Aim of the exercise – Read through the entries below and copy each line where "flip" turns up.
Data listing Start Marker
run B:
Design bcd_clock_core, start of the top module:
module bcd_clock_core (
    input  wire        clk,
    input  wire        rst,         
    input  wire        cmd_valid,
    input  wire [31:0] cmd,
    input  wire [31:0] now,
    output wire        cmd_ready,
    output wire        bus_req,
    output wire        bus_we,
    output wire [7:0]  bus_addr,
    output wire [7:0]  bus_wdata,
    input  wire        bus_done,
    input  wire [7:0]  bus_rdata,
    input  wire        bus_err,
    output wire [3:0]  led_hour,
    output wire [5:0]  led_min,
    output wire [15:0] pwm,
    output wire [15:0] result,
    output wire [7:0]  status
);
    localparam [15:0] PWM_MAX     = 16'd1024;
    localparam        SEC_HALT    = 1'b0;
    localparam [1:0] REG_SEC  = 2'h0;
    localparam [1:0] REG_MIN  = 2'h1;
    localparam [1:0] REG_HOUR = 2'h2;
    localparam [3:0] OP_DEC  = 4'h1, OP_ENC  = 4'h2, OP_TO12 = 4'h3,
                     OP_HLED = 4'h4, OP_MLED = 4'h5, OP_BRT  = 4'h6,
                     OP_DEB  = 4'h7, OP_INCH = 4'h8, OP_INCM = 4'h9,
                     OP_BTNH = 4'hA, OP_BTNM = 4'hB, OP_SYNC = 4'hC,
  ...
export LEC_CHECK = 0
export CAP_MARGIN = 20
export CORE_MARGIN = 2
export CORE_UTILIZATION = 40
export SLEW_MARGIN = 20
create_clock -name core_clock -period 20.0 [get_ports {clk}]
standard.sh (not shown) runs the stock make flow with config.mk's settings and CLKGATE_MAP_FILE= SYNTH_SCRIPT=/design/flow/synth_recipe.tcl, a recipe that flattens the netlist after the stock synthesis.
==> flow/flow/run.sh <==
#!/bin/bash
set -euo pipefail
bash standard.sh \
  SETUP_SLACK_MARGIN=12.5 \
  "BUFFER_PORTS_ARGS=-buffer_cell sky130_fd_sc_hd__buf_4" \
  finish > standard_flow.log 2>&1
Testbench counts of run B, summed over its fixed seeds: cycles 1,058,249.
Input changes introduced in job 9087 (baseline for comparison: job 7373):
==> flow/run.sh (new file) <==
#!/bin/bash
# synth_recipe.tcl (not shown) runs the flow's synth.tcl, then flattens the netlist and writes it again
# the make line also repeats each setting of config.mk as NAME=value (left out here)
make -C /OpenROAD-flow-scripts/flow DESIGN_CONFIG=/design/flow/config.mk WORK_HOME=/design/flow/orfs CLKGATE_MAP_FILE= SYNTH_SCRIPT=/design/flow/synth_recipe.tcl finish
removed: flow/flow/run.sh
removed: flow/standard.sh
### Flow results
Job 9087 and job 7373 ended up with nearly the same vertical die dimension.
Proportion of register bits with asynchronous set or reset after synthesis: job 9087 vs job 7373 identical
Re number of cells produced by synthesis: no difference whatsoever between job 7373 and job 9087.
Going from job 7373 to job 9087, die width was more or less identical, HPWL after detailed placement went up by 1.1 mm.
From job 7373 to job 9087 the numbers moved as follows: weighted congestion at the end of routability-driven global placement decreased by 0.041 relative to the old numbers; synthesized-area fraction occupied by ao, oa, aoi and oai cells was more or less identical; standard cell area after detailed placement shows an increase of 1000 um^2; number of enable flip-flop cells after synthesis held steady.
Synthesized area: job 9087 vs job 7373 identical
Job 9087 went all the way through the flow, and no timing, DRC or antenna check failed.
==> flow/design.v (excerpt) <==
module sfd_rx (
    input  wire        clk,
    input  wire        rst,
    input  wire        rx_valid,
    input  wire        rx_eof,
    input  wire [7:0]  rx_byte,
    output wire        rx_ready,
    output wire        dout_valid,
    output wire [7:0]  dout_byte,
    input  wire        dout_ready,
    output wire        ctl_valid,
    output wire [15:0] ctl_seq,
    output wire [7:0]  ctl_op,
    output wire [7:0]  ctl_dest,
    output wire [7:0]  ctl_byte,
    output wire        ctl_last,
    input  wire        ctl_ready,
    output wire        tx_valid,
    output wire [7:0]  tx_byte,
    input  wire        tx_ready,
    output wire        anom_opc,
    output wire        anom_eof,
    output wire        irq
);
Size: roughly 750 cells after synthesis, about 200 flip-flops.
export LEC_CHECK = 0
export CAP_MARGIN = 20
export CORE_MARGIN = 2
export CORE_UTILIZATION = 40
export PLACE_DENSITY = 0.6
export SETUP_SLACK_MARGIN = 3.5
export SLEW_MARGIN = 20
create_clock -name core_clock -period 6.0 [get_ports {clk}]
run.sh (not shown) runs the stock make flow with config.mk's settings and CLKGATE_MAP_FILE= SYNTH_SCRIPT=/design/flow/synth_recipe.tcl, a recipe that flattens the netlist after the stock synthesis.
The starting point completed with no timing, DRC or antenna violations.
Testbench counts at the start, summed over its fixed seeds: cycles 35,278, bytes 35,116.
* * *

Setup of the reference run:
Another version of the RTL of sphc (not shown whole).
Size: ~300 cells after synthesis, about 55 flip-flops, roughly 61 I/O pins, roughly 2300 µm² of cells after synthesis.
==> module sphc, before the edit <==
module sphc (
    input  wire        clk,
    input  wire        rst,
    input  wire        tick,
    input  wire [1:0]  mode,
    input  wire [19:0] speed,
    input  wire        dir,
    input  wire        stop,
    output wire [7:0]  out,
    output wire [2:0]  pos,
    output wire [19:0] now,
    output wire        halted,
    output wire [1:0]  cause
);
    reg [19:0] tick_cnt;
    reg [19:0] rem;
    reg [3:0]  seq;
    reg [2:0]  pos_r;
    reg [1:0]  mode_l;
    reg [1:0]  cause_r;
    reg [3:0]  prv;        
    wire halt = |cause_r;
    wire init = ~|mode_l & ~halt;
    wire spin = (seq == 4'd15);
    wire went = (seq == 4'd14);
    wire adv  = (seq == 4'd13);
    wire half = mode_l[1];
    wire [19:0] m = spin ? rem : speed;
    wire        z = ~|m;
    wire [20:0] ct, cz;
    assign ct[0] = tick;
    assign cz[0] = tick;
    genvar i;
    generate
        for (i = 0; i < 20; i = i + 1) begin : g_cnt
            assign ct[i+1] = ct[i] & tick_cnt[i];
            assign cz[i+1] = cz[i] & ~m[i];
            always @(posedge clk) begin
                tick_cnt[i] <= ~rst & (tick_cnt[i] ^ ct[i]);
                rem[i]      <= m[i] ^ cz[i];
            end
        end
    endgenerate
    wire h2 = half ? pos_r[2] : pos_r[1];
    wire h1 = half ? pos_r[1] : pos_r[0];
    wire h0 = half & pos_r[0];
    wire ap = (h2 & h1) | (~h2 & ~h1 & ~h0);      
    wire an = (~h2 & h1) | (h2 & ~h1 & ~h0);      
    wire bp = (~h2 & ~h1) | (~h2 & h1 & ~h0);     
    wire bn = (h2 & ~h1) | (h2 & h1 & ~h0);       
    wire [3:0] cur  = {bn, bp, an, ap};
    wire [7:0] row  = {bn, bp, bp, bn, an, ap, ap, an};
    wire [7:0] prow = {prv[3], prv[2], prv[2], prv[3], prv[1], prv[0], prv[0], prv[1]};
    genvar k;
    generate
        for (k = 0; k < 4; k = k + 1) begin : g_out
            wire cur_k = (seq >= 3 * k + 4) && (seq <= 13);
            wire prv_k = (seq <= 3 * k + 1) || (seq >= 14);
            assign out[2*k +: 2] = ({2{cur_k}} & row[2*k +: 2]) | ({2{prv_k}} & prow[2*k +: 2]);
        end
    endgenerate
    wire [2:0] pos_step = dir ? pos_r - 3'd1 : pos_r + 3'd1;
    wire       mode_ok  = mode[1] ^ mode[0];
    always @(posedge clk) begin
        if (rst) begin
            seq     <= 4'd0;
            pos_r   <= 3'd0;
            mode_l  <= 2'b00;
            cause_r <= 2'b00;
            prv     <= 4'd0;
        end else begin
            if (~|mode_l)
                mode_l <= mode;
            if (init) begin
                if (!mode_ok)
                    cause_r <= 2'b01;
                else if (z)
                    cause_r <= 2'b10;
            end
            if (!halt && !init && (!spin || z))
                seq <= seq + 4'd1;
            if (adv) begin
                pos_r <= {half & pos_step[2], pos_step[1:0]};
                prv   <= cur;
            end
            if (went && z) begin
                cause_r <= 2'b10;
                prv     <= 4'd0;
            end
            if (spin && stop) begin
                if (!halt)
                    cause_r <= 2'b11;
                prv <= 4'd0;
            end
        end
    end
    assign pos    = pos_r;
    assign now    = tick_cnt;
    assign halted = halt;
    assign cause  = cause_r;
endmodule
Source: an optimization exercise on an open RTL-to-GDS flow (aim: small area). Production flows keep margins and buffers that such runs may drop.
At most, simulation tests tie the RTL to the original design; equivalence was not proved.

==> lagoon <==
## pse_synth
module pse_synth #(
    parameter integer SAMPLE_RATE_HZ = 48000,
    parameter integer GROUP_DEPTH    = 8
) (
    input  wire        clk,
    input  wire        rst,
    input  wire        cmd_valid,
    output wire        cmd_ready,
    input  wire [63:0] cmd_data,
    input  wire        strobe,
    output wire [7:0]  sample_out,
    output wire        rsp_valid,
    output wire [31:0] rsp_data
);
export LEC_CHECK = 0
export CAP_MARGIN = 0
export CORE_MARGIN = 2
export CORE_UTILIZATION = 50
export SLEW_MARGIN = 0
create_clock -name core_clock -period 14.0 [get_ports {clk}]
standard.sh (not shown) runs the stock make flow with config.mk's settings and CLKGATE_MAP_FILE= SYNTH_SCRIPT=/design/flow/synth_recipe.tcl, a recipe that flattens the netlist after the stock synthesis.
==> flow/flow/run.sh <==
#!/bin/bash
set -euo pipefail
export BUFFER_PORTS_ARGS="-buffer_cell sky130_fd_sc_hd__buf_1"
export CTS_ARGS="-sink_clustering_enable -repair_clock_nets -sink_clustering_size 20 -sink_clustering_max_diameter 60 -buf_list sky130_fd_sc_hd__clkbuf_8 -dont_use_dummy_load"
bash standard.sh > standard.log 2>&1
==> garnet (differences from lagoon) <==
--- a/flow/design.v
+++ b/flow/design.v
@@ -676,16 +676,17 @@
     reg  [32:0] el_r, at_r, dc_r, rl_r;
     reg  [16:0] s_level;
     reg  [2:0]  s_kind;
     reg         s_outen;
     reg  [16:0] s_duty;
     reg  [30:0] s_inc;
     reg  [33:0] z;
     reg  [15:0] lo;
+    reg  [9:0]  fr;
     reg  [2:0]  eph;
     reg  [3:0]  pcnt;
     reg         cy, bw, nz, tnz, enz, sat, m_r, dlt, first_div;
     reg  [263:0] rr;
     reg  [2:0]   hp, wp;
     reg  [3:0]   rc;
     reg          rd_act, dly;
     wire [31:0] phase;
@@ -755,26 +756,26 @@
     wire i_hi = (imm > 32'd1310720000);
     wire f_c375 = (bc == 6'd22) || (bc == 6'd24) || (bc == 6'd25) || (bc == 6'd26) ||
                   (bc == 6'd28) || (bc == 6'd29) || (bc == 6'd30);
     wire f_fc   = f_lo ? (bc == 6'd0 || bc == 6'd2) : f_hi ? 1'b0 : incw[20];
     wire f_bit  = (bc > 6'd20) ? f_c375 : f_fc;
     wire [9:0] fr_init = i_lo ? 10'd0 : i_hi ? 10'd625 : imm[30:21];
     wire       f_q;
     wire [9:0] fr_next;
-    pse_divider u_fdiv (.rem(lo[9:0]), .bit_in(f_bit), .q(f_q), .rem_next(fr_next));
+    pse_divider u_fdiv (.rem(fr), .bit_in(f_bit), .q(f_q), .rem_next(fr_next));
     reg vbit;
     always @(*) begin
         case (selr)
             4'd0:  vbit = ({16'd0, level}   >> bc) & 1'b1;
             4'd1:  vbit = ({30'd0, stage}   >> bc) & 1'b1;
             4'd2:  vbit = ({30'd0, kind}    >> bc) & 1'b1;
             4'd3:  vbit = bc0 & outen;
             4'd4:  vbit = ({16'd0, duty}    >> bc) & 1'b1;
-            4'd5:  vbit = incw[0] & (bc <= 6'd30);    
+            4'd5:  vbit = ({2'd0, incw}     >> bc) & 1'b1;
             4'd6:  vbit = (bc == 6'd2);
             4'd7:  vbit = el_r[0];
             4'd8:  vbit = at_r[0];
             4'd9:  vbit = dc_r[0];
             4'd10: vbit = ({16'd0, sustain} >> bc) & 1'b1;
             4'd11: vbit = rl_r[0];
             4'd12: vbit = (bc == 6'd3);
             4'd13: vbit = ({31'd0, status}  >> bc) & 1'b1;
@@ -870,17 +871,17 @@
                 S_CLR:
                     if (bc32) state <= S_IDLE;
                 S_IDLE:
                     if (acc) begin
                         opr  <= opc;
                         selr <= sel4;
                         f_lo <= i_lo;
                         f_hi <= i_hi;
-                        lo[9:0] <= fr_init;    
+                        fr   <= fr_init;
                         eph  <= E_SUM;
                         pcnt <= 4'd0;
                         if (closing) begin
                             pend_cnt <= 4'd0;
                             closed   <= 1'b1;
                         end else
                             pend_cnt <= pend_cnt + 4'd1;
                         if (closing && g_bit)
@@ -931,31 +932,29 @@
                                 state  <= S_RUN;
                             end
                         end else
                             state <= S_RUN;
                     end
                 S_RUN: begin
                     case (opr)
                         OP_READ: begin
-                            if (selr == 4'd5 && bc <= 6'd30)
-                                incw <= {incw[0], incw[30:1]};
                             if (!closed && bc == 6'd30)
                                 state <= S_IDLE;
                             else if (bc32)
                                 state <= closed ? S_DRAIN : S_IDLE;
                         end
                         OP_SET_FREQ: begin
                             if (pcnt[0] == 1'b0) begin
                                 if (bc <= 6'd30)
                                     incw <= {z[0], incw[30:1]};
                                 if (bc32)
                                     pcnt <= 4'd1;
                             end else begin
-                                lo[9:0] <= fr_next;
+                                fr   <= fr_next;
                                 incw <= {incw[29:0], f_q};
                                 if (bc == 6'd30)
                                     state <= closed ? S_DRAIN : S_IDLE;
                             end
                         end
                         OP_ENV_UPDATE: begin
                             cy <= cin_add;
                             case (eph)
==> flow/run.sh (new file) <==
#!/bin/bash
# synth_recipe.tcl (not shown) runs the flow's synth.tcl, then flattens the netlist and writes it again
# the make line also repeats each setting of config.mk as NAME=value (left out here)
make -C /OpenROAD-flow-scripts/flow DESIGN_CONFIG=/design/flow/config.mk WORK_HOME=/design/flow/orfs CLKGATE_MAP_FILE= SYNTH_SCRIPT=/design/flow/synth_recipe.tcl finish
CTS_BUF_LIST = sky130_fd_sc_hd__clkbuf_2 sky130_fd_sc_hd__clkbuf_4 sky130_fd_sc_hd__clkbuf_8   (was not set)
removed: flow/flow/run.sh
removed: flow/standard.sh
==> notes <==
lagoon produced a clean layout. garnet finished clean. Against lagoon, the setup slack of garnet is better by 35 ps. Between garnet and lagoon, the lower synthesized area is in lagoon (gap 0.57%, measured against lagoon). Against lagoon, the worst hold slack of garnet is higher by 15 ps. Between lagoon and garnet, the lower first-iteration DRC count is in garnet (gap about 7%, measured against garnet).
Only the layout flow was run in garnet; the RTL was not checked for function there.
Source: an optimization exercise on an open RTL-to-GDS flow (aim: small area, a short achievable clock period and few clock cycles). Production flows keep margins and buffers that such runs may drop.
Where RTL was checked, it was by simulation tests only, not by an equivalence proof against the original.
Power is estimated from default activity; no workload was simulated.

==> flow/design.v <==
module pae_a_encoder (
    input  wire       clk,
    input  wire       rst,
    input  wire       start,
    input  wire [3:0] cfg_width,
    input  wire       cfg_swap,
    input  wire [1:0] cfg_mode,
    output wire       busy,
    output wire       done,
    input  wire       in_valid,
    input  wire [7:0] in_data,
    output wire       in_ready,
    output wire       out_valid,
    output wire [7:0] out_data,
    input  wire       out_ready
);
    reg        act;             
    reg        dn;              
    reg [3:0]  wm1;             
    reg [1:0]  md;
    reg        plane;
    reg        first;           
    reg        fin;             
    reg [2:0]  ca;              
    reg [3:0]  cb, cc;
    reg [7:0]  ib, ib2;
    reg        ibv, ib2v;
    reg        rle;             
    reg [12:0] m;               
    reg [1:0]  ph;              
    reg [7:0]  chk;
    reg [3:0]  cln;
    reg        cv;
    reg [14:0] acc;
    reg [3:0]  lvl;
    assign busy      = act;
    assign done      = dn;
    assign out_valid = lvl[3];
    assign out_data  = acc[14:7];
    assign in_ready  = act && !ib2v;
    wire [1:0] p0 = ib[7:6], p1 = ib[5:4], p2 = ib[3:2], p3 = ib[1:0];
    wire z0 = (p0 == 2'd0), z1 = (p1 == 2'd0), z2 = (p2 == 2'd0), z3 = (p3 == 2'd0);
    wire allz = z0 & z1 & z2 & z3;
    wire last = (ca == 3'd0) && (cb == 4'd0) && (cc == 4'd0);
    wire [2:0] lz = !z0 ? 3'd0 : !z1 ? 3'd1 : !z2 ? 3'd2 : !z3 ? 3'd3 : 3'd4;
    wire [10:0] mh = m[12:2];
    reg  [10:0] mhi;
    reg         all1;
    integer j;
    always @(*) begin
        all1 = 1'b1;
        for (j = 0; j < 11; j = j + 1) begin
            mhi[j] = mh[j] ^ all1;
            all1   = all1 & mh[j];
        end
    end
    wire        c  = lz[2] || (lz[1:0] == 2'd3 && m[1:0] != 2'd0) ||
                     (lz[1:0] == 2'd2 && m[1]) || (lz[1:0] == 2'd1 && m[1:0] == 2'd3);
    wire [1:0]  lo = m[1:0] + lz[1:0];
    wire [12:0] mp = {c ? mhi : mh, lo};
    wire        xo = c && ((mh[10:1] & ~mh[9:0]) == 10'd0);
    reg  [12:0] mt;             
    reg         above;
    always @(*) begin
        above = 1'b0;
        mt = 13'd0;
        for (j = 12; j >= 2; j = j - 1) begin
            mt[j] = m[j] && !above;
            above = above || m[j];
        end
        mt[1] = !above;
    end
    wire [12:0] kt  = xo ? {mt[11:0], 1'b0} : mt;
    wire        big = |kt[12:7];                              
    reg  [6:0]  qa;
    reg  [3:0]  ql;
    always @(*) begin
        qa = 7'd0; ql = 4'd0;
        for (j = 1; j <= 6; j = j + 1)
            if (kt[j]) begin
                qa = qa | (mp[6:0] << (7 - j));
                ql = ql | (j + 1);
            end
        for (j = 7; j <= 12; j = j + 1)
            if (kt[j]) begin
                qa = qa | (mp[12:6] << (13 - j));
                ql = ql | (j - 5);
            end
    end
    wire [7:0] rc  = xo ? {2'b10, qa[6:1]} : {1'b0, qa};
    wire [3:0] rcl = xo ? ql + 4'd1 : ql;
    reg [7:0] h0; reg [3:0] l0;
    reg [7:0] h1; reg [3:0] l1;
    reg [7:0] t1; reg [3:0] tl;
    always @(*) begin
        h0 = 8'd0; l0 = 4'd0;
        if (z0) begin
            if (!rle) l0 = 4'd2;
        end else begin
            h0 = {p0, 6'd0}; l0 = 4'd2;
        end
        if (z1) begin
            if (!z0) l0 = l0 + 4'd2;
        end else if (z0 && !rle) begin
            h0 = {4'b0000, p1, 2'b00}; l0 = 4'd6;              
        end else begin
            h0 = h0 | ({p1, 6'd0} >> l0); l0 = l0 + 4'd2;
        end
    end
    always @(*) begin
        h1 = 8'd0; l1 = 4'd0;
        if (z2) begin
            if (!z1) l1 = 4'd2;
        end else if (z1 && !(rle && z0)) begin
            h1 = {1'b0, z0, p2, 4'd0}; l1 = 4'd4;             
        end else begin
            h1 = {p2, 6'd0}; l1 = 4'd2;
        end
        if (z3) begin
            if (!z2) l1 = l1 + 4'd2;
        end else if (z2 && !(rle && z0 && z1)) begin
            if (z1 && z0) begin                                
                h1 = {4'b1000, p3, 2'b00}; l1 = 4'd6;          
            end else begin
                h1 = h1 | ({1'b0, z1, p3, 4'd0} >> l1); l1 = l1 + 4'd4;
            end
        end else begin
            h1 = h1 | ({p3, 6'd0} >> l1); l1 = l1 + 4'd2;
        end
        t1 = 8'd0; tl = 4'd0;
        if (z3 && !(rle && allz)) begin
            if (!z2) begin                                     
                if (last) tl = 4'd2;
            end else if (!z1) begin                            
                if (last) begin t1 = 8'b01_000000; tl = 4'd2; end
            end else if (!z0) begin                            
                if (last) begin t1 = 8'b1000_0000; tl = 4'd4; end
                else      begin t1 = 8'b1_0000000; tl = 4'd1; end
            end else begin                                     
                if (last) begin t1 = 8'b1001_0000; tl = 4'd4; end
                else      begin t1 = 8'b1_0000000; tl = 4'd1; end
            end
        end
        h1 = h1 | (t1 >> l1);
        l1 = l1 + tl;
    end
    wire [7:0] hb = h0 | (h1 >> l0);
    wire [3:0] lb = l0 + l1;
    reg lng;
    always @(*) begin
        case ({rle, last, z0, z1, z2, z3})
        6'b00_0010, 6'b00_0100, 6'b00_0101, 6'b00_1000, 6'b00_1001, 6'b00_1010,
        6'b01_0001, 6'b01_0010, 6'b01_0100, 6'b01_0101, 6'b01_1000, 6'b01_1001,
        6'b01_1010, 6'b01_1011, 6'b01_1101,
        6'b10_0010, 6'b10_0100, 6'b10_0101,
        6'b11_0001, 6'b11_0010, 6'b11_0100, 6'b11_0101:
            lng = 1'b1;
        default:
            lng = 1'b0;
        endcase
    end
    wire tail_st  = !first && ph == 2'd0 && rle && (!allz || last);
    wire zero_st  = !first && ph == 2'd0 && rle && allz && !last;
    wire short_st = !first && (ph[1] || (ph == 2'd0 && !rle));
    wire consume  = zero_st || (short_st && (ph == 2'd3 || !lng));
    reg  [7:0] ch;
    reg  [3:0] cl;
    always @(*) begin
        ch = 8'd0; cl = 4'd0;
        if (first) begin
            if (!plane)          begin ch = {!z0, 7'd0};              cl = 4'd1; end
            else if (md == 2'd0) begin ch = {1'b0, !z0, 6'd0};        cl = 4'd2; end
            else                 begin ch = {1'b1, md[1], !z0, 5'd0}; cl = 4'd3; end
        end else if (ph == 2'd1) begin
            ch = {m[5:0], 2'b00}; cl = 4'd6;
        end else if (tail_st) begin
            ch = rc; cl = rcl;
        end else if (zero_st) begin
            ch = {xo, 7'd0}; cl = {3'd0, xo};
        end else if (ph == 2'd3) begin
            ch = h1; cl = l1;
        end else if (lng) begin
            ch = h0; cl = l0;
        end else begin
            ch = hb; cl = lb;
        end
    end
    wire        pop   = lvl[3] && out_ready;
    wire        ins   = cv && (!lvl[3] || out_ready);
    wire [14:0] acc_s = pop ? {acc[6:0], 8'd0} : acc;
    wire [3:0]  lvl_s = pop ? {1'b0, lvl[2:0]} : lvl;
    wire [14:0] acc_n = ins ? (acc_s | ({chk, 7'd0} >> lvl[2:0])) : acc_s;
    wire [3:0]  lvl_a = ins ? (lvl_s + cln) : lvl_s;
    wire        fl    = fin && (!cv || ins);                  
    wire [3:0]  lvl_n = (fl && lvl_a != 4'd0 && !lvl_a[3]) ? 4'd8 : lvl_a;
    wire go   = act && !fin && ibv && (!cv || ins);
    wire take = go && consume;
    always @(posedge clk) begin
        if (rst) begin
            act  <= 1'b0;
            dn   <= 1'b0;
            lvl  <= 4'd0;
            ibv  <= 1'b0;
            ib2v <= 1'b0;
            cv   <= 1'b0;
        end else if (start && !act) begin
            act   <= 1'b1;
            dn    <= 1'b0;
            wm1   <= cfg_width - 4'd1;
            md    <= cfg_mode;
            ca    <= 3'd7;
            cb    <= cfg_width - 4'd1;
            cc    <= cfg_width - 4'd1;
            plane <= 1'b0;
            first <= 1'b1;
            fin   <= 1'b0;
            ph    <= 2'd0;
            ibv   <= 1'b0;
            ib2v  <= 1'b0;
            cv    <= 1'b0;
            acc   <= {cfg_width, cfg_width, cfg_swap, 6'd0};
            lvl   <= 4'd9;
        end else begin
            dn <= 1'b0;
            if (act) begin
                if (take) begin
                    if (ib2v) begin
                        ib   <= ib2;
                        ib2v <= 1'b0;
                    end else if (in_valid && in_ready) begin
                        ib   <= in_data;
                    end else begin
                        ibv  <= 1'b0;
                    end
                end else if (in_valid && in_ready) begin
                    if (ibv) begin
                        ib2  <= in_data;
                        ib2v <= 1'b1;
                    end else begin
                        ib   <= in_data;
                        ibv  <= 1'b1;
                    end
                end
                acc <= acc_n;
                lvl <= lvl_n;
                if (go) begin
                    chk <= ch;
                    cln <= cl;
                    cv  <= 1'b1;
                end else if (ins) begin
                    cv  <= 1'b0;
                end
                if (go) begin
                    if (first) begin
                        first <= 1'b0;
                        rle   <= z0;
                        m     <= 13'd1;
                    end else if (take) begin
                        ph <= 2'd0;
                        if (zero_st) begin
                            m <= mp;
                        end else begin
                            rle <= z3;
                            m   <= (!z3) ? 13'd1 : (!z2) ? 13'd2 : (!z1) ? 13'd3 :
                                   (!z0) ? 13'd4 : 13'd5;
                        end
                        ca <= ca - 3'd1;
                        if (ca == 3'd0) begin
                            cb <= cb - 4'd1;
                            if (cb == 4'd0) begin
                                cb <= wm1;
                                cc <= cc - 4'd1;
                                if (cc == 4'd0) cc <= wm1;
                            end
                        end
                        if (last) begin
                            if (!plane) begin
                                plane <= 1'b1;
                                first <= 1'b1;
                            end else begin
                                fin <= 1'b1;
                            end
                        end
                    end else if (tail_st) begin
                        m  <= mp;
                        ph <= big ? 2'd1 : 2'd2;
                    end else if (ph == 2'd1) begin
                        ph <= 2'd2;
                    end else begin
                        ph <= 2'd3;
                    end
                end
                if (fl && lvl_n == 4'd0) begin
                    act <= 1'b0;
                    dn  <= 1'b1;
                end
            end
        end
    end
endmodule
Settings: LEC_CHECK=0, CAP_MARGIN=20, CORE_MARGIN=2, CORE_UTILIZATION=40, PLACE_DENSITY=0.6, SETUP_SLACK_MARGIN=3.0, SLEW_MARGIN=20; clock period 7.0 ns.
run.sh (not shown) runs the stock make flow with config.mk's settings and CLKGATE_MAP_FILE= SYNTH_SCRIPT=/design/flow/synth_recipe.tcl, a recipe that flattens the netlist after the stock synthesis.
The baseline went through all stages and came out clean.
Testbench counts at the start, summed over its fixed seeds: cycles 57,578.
Data listing End Marker
Expected output –
From job 7373 to job 9087 the numbers moved as follows: weighted congestion at the end of routability-driven global placement decreased by 0.041 relative to the old numbers; synthesized-area fraction occupied by ao, oa, aoi and oai cells was more or less identical; standard cell area after detailed placement shows an increase of 1000 um^2; number of enable flip-flop cells after synthesis held steady.
Size: roughly 750 cells after synthesis, about 200 flip-flops.
Size: ~300 cells after synthesis, about 55 flip-flops, roughly 61 I/O pins, roughly 2300 µm² of cells after synthesis.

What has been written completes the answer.